シミュレートするデバイスのメモリマップの仮定
以下のメモリ領域を持つ
Flash at 0x1000000 to 0x100FFFF
RAM at 0x2000000 to 0x2007FFF
...スタートアップ時にフラッシュは以下領域にミラーリングされます...
0x0000000 to 0x000FFFF
...リマップ後、 RAM は以下領域にミラーリングされます...
0x0000000 to 0x0007FFF
リマップ (サンプルプロジェクトではカバーされていません)
異なるチップベンダのARMデバイスでは、異なる方法でリマップが行われるため、ここではリマップは扱いません。
理論的な前提 (このテクニカルノートとサンプルプロジェクトにおける) として、リマップは、初期化が行われる前の __low_level_init() 内で行われます。
解決策
特別な解決策の理由
IAR ILINKリンカは通常、ベクタテーブルのコピー初期化用のコードを生成しません。ただし、IAR ILINKリンカに、ベクタテーブルを初期化する必要があることを通知することは可能です。
スタートアップ .s ファイルへの追加
必要な追加:
- 2番目のベクタテーブル、つまりRAMに配置されるベクタテーブルを追加します。 (サンプルプロジェクトでは、RAMベクタテーブルは元のベクタテーブルのソースコードのコピーペーストに過ぎません)
- このベクタテーブルを自身のセクションセクションに配置します。 (サンプルプロジェクトでは、このセクション名は .intvec_RAM です)

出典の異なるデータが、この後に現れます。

[config.mk]
export PLATFORM = sky130hd
export DESIGN_NAME = half_rgb_to_unorm16_top_flat
export DESIGN_NICKNAME = d
export VERILOG_FILES = /design/src/rtl/h2u_pkg.sv /design/src/rtl/h2u_stream_if.sv /design/src/rtl/h2u_lane.sv /design/src/rtl/h2u_merge.sv /design/src/rtl/half_rgb_to_unorm16_top.sv /design/src/flat_wrapper.sv
export SDC_FILE = /design/constraint.sdc
export NUM_CORES = 1
export LEC_CHECK = 0
export BUFFER_PORTS_ARGS = -buffer_cell sky130_fd_sc_hd__clkbuf_2
export CORE_ASPECT_RATIO = 1.25
export CORE_MARGIN = 4
export CORE_UTILIZATION = 50
export DETAILED_ROUTE_END_ITERATION = 6
export PLACE_DENSITY_LB_ADDON = 0.25
export SLEW_MARGIN = 10
export SYNTH_ARGS = -nofsm -noshare
export SYNTH_HDL_FRONTEND = slang
export SYNTH_SLANG_ARGS = --single-unit
[constraint.sdc]
create_clock -name clock -period 10 [get_ports clock]
set_input_delay 1 -clock clock [delete_from_list [all_inputs] [get_ports clock]]
set_output_delay 1 -clock clock [all_outputs]
set_load 0.05 [all_outputs]
[src/rtl/h2u_pkg.sv]
// h2u_pkg: widths, constants and shared types for the half-float RGB to
// unorm16 converter. No dependencies; imported by every other RTL file.
`default_nettype none

package h2u_pkg;

   localparam int HALF_W  = 16;
   localparam int UNORM_W = 16;
   localparam int EXP_W   = 5;
   localparam int FRAC_W  = 10;
   localparam int SIG_W   = FRAC_W + 1;
   localparam int PROD_W  = SIG_W + UNORM_W;    // 11 x 16 bit product
   localparam int ROUND_W = PROD_W + 1;         // room for the rounding add
   localparam int SHIFT_W = 5;

   localparam logic [UNORM_W-1:0] UNORM_MAX = 16'hFFFF;
   localparam logic [EXP_W-1:0]   EXP_SPECIAL = 5'h1F;  // inf / NaN
   localparam logic [EXP_W-1:0]   EXP_ONE     = 5'd15;  // 1.0 and up saturate
   localparam logic [EXP_W-1:0]   EXP_SUBNORM = 5'd0;
   localparam logic [SHIFT_W-1:0] SHIFT_SUBNORM = 5'd24;
   localparam logic [SHIFT_W-1:0] SHIFT_BIAS    = 5'd25;

   // How a lane builds its result after the product register
   typedef enum logic [1:0] {
      KIND_CALC = 2'd0,
      KIND_ZERO = 2'd1,
      KIND_SAT  = 2'd2
   } kind_type;

   // Pipeline control handed to the output stage
   typedef struct packed {
      logic load;
      logic valid;
   } ctrl_type;

endpackage

`default_nettype wire

[src/rtl/h2u_stream_if.sv]
// h2u_req_if / h2u_rsp_if: valid/ready channels for pixel transactions.
// Depends on h2u_pkg for the field widths.
`default_nettype none

interface h2u_req_if;
   import h2u_pkg::*;

   logic               valid;
   logic               ready;
   logic [HALF_W-1:0]  red_half;
   logic [HALF_W-1:0]  green_half;
   logic [HALF_W-1:0]  blue_half;

   modport source (output valid, output red_half, output green_half,
                   output blue_half, input ready);
   modport sink   (input valid, input red_half, input green_half,
                   input blue_half, output ready);
endinterface

interface h2u_rsp_if;
   import h2u_pkg::*;

   logic               valid;
   logic               ready;
   logic [UNORM_W-1:0] red_out;
   logic [UNORM_W-1:0] green_out;
   logic [UNORM_W-1:0] blue_out;

   modport source (output valid, output red_out, output green_out,
                   output blue_out, input ready);
   modport sink   (input valid, input red_out, input green_out,
                   input blue_out, output ready);
endinterface

`default_nettype wire

[src/rtl/h2u_lane.sv]
// h2u_lane: converts one binary16 channel word to unorm16. Registers the
// scaled significand, then rounds, shifts and clamps. Depends on h2u_pkg.
`default_nettype none

module h2u_lane (
   input  wire logic                        clock,
   input  wire logic                        enable,
   input  wire logic [h2u_pkg::HALF_W-1:0]  half_in,
   output logic      [h2u_pkg::UNORM_W-1:0] unorm_out
);
   import h2u_pkg::*;

   logic               sign;
   logic [EXP_W-1:0]   expo;
   logic [FRAC_W-1:0]  frac;
   logic [SIG_W-1:0]   sig;

   kind_type           kind_in,  kind_ff;
   logic [PROD_W-1:0]  prod_in,  prod_ff;
   logic [SHIFT_W-1:0] shift_in, shift_ff;

   logic [ROUND_W-1:0] round_sum;
   logic [ROUND_W-1:0] shifted;

   assign sign = half_in[HALF_W-1];
   assign expo = half_in[FRAC_W +: EXP_W];
   assign frac = half_in[FRAC_W-1:0];

   always_comb begin
      kind_in = KIND_CALC;
      if (expo == EXP_SPECIAL) begin
         kind_in = (frac != '0 || sign) ? KIND_ZERO : KIND_SAT;
      end else if (sign) begin
         kind_in = KIND_ZERO;
      end else if (expo >= EXP_ONE) begin
         kind_in = KIND_SAT;
      end

      if (expo == EXP_SUBNORM) begin
         sig      = {1'b0, frac};
         shift_in = SHIFT_SUBNORM;
      end else begin
         sig      = {1'b1, frac};
         shift_in = SHIFT_BIAS - expo;
      end
      prod_in = {{UNORM_W{1'b0}}, sig} * {{SIG_W{1'b0}}, UNORM_MAX};
   end

   always_ff @(posedge clock) begin
      if (enable) begin
         kind_ff  <= kind_in;
         prod_ff  <= prod_in;
         shift_ff <= shift_in;
      end
   end

   // shift is 11..24 on the arithmetic path; half the dropped weight rounds
   // ties away from zero
   assign round_sum = {1'b0, prod_ff} + (ROUND_W'(1) << (shift_ff - SHIFT_W'(1)));
   assign shifted   = round_sum >> shift_ff;

   always_comb begin
      case (kind_ff)
         KIND_ZERO: unorm_out = '0;
         KIND_SAT:  unorm_out = UNORM_MAX;
         KIND_CALC: unorm_out = (|shifted[ROUND_W-1:UNORM_W]) ? UNORM_MAX
                                                               : shifted[UNORM_W-1:0];
         default:   unorm_out = '0;
      endcase
   end

endmodule

`default_nettype wire

[src/rtl/h2u_merge.sv]
// h2u_merge: gathers the three lane results into the response register
// and drives the response channel. Depends on h2u_pkg and h2u_rsp_if.
`default_nettype none

module h2u_merge (
   input  wire logic                        clock,
   input  wire logic                        reset,
   input  wire h2u_pkg::ctrl_type           ctrl,
   input  wire logic [h2u_pkg::UNORM_W-1:0] red_lane,
   input  wire logic [h2u_pkg::UNORM_W-1:0] green_lane,
   input  wire logic [h2u_pkg::UNORM_W-1:0] blue_lane,
   h2u_rsp_if.source                        rsp_chan
);
   import h2u_pkg::*;

   logic               valid_ff;
   logic [UNORM_W-1:0] red_ff, green_ff, blue_ff;

   always_ff @(posedge clock) begin
      if (reset) begin
         valid_ff <= 1'b0;
      end else if (ctrl.load) begin
         valid_ff <= ctrl.valid;
      end
   end

   always_ff @(posedge clock) begin
      if (ctrl.load && ctrl.valid) begin
         red_ff   <= red_lane;
         green_ff <= green_lane;
         blue_ff  <= blue_lane;
      end
   end

   assign rsp_chan.valid     = valid_ff;
   assign rsp_chan.red_out   = red_ff;
   assign rsp_chan.green_out = green_ff;
   assign rsp_chan.blue_out  = blue_ff;

endmodule

`default_nettype wire

[src/rtl/half_rgb_to_unorm16_top.sv]
// half_rgb_to_unorm16_top: binary16 RGB pixel to unorm16 RGB converter.
// Depends on h2u_pkg, h2u_stream_if, h2u_lane and h2u_merge.
//
// Usage:
//   req_chan carries one pixel per transaction as three raw binary16 words;
//   rsp_chan returns the three unorm16 channels of that pixel, in order.
//   Each channel is value * 65535, rounded half away from zero, clamped to
//   0..65535; negatives, -0 and NaN give 0, +inf and values >= 1.0 give 65535.
//   Throughput is one pixel per clock unless rsp_chan stalls: three lanes
//   run in parallel, each with one 11x16 multiply registered ahead of the
//   round/shift/clamp, then the response register drives rsp_chan.
//   Two pipeline registers (lane product, response) hold up to two pixels,
//   so a new pixel is taken while a finished one waits on rsp_chan.
//   Stalls: rsp_chan.ready low holds the response; req_chan.ready drops
//   only once both registers are full.
//   Reset (synchronous, active high) empties the pipeline; req_chan.ready
//   is high in the first cycle after reset.
`default_nettype none

module half_rgb_to_unorm16_top (
   input  wire logic  clock,
   input  wire logic  reset,
   h2u_req_if.sink    req_chan,
   h2u_rsp_if.source  rsp_chan
);
   import h2u_pkg::*;

   logic               prod_valid_ff;
   logic               adv_out;
   logic               adv_lane;
   ctrl_type           merge_ctrl;
   logic [UNORM_W-1:0] red_lane, green_lane, blue_lane;

   // each stage advances when it is empty or the one after it moves
   assign adv_out  = !rsp_chan.valid || rsp_chan.ready;
   assign adv_lane = !prod_valid_ff || adv_out;
   assign req_chan.ready = adv_lane;

   always_ff @(posedge clock) begin
      if (reset) begin
         prod_valid_ff <= 1'b0;
      end else if (adv_lane) begin
         prod_valid_ff <= req_chan.valid;
      end
   end

   h2u_lane u_lane_red (
      .clock     (clock),
      .enable    (adv_lane),
      .half_in   (req_chan.red_half),
      .unorm_out (red_lane)
   );

   h2u_lane u_lane_green (
      .clock     (clock),
      .enable    (adv_lane),
      .half_in   (req_chan.green_half),
      .unorm_out (green_lane)
   );

   h2u_lane u_lane_blue (
      .clock     (clock),
      .enable    (adv_lane),
      .half_in   (req_chan.blue_half),
      .unorm_out (blue_lane)
   );

   assign merge_ctrl.load  = adv_out;
   assign merge_ctrl.valid = prod_valid_ff;

   h2u_merge u_merge (
      .clock      (clock),
      .reset      (reset),
      .ctrl       (merge_ctrl),
      .red_lane   (red_lane),
      .green_lane (green_lane),
      .blue_lane  (blue_lane),
      .rsp_chan   (rsp_chan)
   );

endmodule

`default_nettype wire

[src/flat_wrapper.sv]
// flat-port wrapper written by rule: the top's interface ports become plain ports
module half_rgb_to_unorm16_top_flat import h2u_pkg::*;
  (clock, reset, req_chan_valid, req_chan_red_half, req_chan_green_half, req_chan_blue_half, req_chan_ready, rsp_chan_valid, rsp_chan_red_out, rsp_chan_green_out, rsp_chan_blue_out, rsp_chan_ready);
  h2u_req_if req_chan_i ();
  h2u_rsp_if rsp_chan_i ();
  input  wire logic clock;
  input  wire logic reset;
  input wire logic [$bits(req_chan_i.valid)-1:0] req_chan_valid;
  input wire logic [$bits(req_chan_i.red_half)-1:0] req_chan_red_half;
  input wire logic [$bits(req_chan_i.green_half)-1:0] req_chan_green_half;
  input wire logic [$bits(req_chan_i.blue_half)-1:0] req_chan_blue_half;
  output wire logic [$bits(req_chan_i.ready)-1:0] req_chan_ready;
  output wire logic [$bits(rsp_chan_i.valid)-1:0] rsp_chan_valid;
  output wire logic [$bits(rsp_chan_i.red_out)-1:0] rsp_chan_red_out;
  output wire logic [$bits(rsp_chan_i.green_out)-1:0] rsp_chan_green_out;
  output wire logic [$bits(rsp_chan_i.blue_out)-1:0] rsp_chan_blue_out;
  input wire logic [$bits(rsp_chan_i.ready)-1:0] rsp_chan_ready;
  assign req_chan_i.valid = req_chan_valid;
  assign req_chan_i.red_half = req_chan_red_half;
  assign req_chan_i.green_half = req_chan_green_half;
  assign req_chan_i.blue_half = req_chan_blue_half;
  assign req_chan_ready = req_chan_i.ready;
  assign rsp_chan_valid = rsp_chan_i.valid;
  assign rsp_chan_red_out = rsp_chan_i.red_out;
  assign rsp_chan_green_out = rsp_chan_i.green_out;
  assign rsp_chan_blue_out = rsp_chan_i.blue_out;
  assign rsp_chan_i.ready = rsp_chan_ready;
  half_rgb_to_unorm16_top u_core (.clock(clock), .reset(reset), .req_chan(req_chan_i), .rsp_chan(rsp_chan_i));
endmodule
==> impl_metrics.tcl <==
set metrics [dict create \
    status "finished clean" \
    p_sw_mw 4.95 \
    cts-root-buf "clkbuf_16" \
    numCtsBuffers 17 \
    cts_htree_levels 4 \
    r2r_slack_ns 3.53 \
    drive_gt1_share_pct 8.93 \
    dpl.hpwl_um 56000 \
    seq_area_frac_synth_pct 18.5 \
    grt_max_degree 58 \
    synthDistinctLibCells 106 \
    gp_congestion 0.962 \
    fin_crit_sh_pct 73.5 \
    rows 90 \
    layout.nets 3321 \
    coreArea_mm2 0.0484 \
    setup_tns_ns 0 \
    synth-main-ff-cell "edfxtp_1" \
    period_minus_slack_ns 7.35 \
    hold_viol 0 \
    holdWs_ns 0.560 \
    hold_depth 2 \
    power_frac_clock_pct 6.7 \
    critPathLaunchType "input pin" \
    worstPathRequired_ns 10.22 \
    grt_pass1_wl_um 110000 \
    drc 0 \
    fp.dieW_um 206 \
    hp-class "register to register" \
    antenna_found_initial 0 \
    setup_viol_count_final 0 \
    p_seq_share_pct 14.1 \
    synth.cell_area_mm2 0.0245 \
    wl_met2_um 35200 \
    place_inst 3444 \
    synth_warnings 0 \
    drt_wl_total_um 68500 \
    wl_per_cell_um 19.7 \
    grt_usage_pct 25.8 \
    maxUsedRoutingLayer "met4" \
    power.internal_mw 5.04 \
    reg2reg_depth 17 \
    ys_ff_latch 152 \
    firstDrtPassIters 5 \
    synth_fp_nets 3285 \
    worstPathMaxFanout 5 \
    worstMarginPinSlew_ns 0.952 \
    clk_path_buf_depth 2 \
    clock-sinks 152 \
    wl_met1_um 27800 \
    r2r-start "u_core.u_lane_red.shift_ff[0]$_SDFFCE_PP0P_" \
    drt-vias-per-instance 6.11 \
    endpoint "u_core.u_lane_blue.prod_ff[25]$_DFFE_PP_" \
    cts_tree "done" \
    die_area_mm2 0.0526 \
    num_antenna_cells 0 \
    cts-hold-fix-buffers 0 \
    drtIter0Drc 1418 \
    fmax_mhz 136 \
    end_kind "register" \
    stdcell_count 3476 \
    grt_pass1_vias 21320 \
    io_buffers 101 \
    wl_met3_um 2890 \
    ys_async_sr_fraction_pct 0 \
    ant_nets 0 \
    relSlewSlack_pct 36.0 \
    drv_slew 0 \
    synth-edff-count 150 \
    swShare_pct 49.5 \
    syn_inst 2783 \
    powerDensity_mw_per_mm2 381 \
    comb_power_share_pct 79.3 \
    area.growth.synth_to_final_pct 6.84 \
    clock_skew_ns 0.0182 \
    crit_type "input pin to register" \
    cts.repair.resized 0 \
    ir_drop_mv 0.353 \
    power_mw 9.99 \
    insertion_delay_ns 0.47 \
    start_util_pct 50.6 \
    avgSynthCellArea_um2 8.81 \
    die_h_um 256 \
    setup.worst_path.start "req_chan_blue_half[11]" \
    p_leak_nw 11.8 \
    r2r_end "u_core.u_merge.rsp_chan.red_out[14]$_DFFE_PP_" \
    io_pins 102 \
    cts_setup_buffers 0 \
    grt_setup_unrepaired "false" \
    grt_overflow 0 \
    cp.arrival_ns 7.57 \
    drv_cap 0 \
    clkTransAtPathRegs_ns 0.07 \
    num_vias 21243 \
]
-- metrics by stage --
stage / util (%) / instance area, um^2 / worst slack, ns
global placement: 52.8 / 25600 / 2.36
CTS: 54.0 / 26200 / 2.67
global route: 54.1 / 26200 / 2.26
floorplan: - / 24500 / 3.26
finish: 54.1 / 26200 / 2.65
detailed placement: 52.8 / 25600 / 2.16
-- registers in the layout, indices dropped and copies added, names as in the netlist --
name / count
u_core.u_lane_blue.prod_ff: 27
u_core.u_lane_green.prod_ff: 27
u_core.u_lane_red.prod_ff: 27
u_core.u_merge.rsp_chan.blue_out: 16
u_core.u_merge.rsp_chan.green_out: 16
u_core.u_merge.rsp_chan.red_out: 16
u_core.u_lane_blue.shift_ff: 5
u_core.u_lane_green.shift_ff: 5
u_core.u_lane_red.shift_ff: 5
u_core.u_lane_blue.kind_ff: 2
u_core.u_lane_green.kind_ff: 2
u_core.u_lane_red.kind_ff: 2
u_core.prod_valid_ff: 1
u_core.u_merge.rsp_chan.valid: 1
-- layout by cell type (no fill, tap or decap), types with 24 or more instances in the layout --
cell,instances
xor2_1,38
nand2_1,195
buf_4,24
nor2b_1,25
edfxtp_1,150
o211ai_1,43
nand4_1,25
nand2b_1,24
mux2i_1,78
a21oi_1,160
a31oi_1,46
nand3_1,53
ha_1,285
xnor2_1,89
a21o_1,40
o21ai_0,97
and3_1,27
and2_1,37
nor2_1,270
nor3_1,71
inv_1,292
fa_1,165
a211oi_1,50
clkbuf_2,101
-- power by group through the flow --
stage	registers [mW]	logic, mW	clock network (mW)
2_1_floorplan	1.45	6.16	0
3_3_place_gp	1.41	7.54	0
3_5_place_dp	1.42	7.78	0
4_1_cts	1.41	7.84	0.678
5_1_grt	1.43	8.90	0.707
6_report	1.40	7.92	0.666
-- worst min-delay path by stage --
| stage | start | endpoint | slack (ns) |
|---|---|---|---|
| final | u_core.prod_valid_ff$_SDFFE_PP0P_ | u_core.u_merge.rsp_chan.valid$_SDFFE_PP0N_ | 0.56 |
| after global placement | u_core.prod_valid_ff$_SDFFE_PP0P_ | u_core.u_merge.rsp_chan.valid$_SDFFE_PP0N_ | 0.53 |
| after floorplan | u_core.prod_valid_ff$_SDFFE_PP0P_ | u_core.u_merge.rsp_chan.valid$_SDFFE_PP0N_ | 0.48 |
| after global routing | u_core.prod_valid_ff$_SDFFE_PP0P_ | u_core.u_merge.rsp_chan.valid$_SDFFE_PP0N_ | 0.58 |
| after detailed placement | u_core.prod_valid_ff$_SDFFE_PP0P_ | u_core.u_merge.rsp_chan.valid$_SDFFE_PP0N_ | 0.55 |
| after CTS | u_core.prod_valid_ff$_SDFFE_PP0P_ | u_core.u_merge.rsp_chan.valid$_SDFFE_PP0N_ | 0.56 |
-- critical path: stages --
cell	delay (ns)
clkbuf_2	0.12
inv_1	0.08
nand2_1	0.06
or4_1	0.59
inv_1	0.28
fa_1	0.29
inv_1	0.15
fa_1	0.56
inv_1	0.16
fa_1	0.61
inv_1	0.12
fa_1	0.57
inv_1	0.07
fa_1	0.49
inv_1	0.04
ha_1	0.22
or3_1	0.34
o31ai_1	0.46
o21ai_0	0.26
o41ai_1	0.63
o211ai_1	0.16
a21oi_1	0.21
xnor2_1	0.07
-- layer usage --
layer / track usage, % / up-vias
met1: 31.3 / 10265
met3: 3.05 / 157
met2: 46.3 / 618
li1: - / 10203
met4: 10.3 / 0
met5: 0 / -
-- final cells by class --
| type | instances | area [um^2] |
|---|---|---|
| fill | 4482 | 22200 |
| multi-input combinational | 2227 | 18400 |
| sequential | 152 | 4540 |
| inverter | 296 | 1110 |
| tap | 644 | 806 |
| timing repair buffer | 125 | 686 |
| clock buffer | 17 | 425 |
| clock inverter | 15 | 166 |
-- cells in the mapped netlist, drive strengths merged, types with 9 or more instances --
library cell,count,area share [%]
o21a,22,0.67
nand2b,24,0.61
a31oi,46,1.2
a211o,10,0.36
or4,13,0.40
buf,33,0.62
a311oi,10,0.38
o211ai,49,1.6
nor2b,26,0.66
mux2i,78,3.2
nor4,13,0.33
and3,27,0.69
edfxtp,150,18
inv,293,4.5
a2111oi,14,0.51
mux4,21,1.9
ha,285,15
a21oi,161,3.3
nor3,72,1.5
xor2,38,1.4
o31a,9,0.32
nand3,57,1.2
or3,21,0.54
a221oi,11,0.54
o21bai,17,0.52
o31ai,21,0.82
fa,165,13
nor2,271,4.2
a21o,40,1.2
or2,18,0.46
o21ai,111,2.3
xnor2,89,3.2
nand4,25,0.64
mux2,20,0.93
and2,37,0.94
o41ai,9,0.32
nand2,196,3.0
a21boi,12,0.38
a22oi,10,0.33
clkbuf,75,1.1
a211oi,51,1.6
-- cell families (layout without fill, tap and decap cells) --
| kind of cell | count (synthesis) | count (layout) | synth area share, % |
|---|---|---|---|
| flip-flops | 152 | 152 | 18.5 |
| adder cells (fa/ha/maj) | 450 | 450 | 28.0 |
| XOR/XNOR | 127 | 127 | 4.54 |
| multiplexers | 119 | 119 | 6.05 |
| AND/OR/NAND/NOR | 814 | 814 | 15.7 |
| AO/OA/AOI/OAI | 717 | 717 | 20.8 |
| buffers and inverters | 404 | 453 | 6.30 |
(Power assumes the default switching activity.)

- ベクタテーブルにラベルを追加します。 (サンプルプロジェクトでは、このテーブルは __vector_RAM です)
- ベクタテーブルのラベルの上の行に特別なラベル __iar_init$$done: を追加します。 (このラベルは ILINK に、このベクターテーブルを立ち上げ時に初期化して良いことを知らせます。)
.icf fileへの追加
.icf ファイルの変更点は以下です:
define symbol _region_COPY_start__ = 0x00;
define symbol _region_COPY_end__ = 0x7F;
define region COPY_region = mem:[from _region_COPY_start__ to _region_COPY_end__];
initialize by copy { section .intvec_RAM };
define block RamCode { section .intvec_RAM };
define block RamCodeInit { section .intvec_RAM_init };
place in ROM_region { block RamCodeInit };
place in COPY_region { block RamCode };
詳細:
- 以下行は、コピーが行われる領域を定義するために追加されます。
define symbol _region_COPY_start__ = 0x00; define symbol _region_COPY_end__ = 0x7F; define region COPY_region = mem:[from _region_COPY_start__ to _region_COPY_end__];
- 以下行は、ILINK に、このセクションは初期化されることを知らせます。
initialize by copy { section .intvec_RAM };
- 以下行では セクション .intvec_RAM_init はILINK に、文字列の最後に _init があることで、このブロックが .intvec_RAM のコピーを(フラッシュ内に)持っていることを知らせています。
define block RamCodeInit { section .intvec_RAM_init };
- .icfファイルの最後の変更は、IAR ILINKリンカが、RAM内の割り込みベクタを上書きしないように、RAMおよびフラッシュメモリの先頭0x80バイトに'通常の'データ/コードを配置しない用に編集します。 スタートアドレスは次のように調整されます。
define symbol __ICFEDIT_region_ROM_start__ = 0x1000080; define symbol __ICFEDIT_region_RAM_start__ = 0x2000080;
サンプルプロジェクトを動作させる
ビルド
IAR Embedded Workbench のすべてのエディタタブを閉じて、プロジェクトを再ビルドします。
デバッグセッション開始
C-SPYを開始します。 アプリケーションはラベル __iar_program_start で停止します: これは、メモリウィンドウで0x00番地以降のメモリがすべてゼロであることを確認できるように意図的なものです。
実行
アプリケーションは、main() で停止します。そこにはブレークポイントがあります。ここでは、0x00番地以降にコピーされたベクタテーブルがあることがメモリウィンドウからわかります。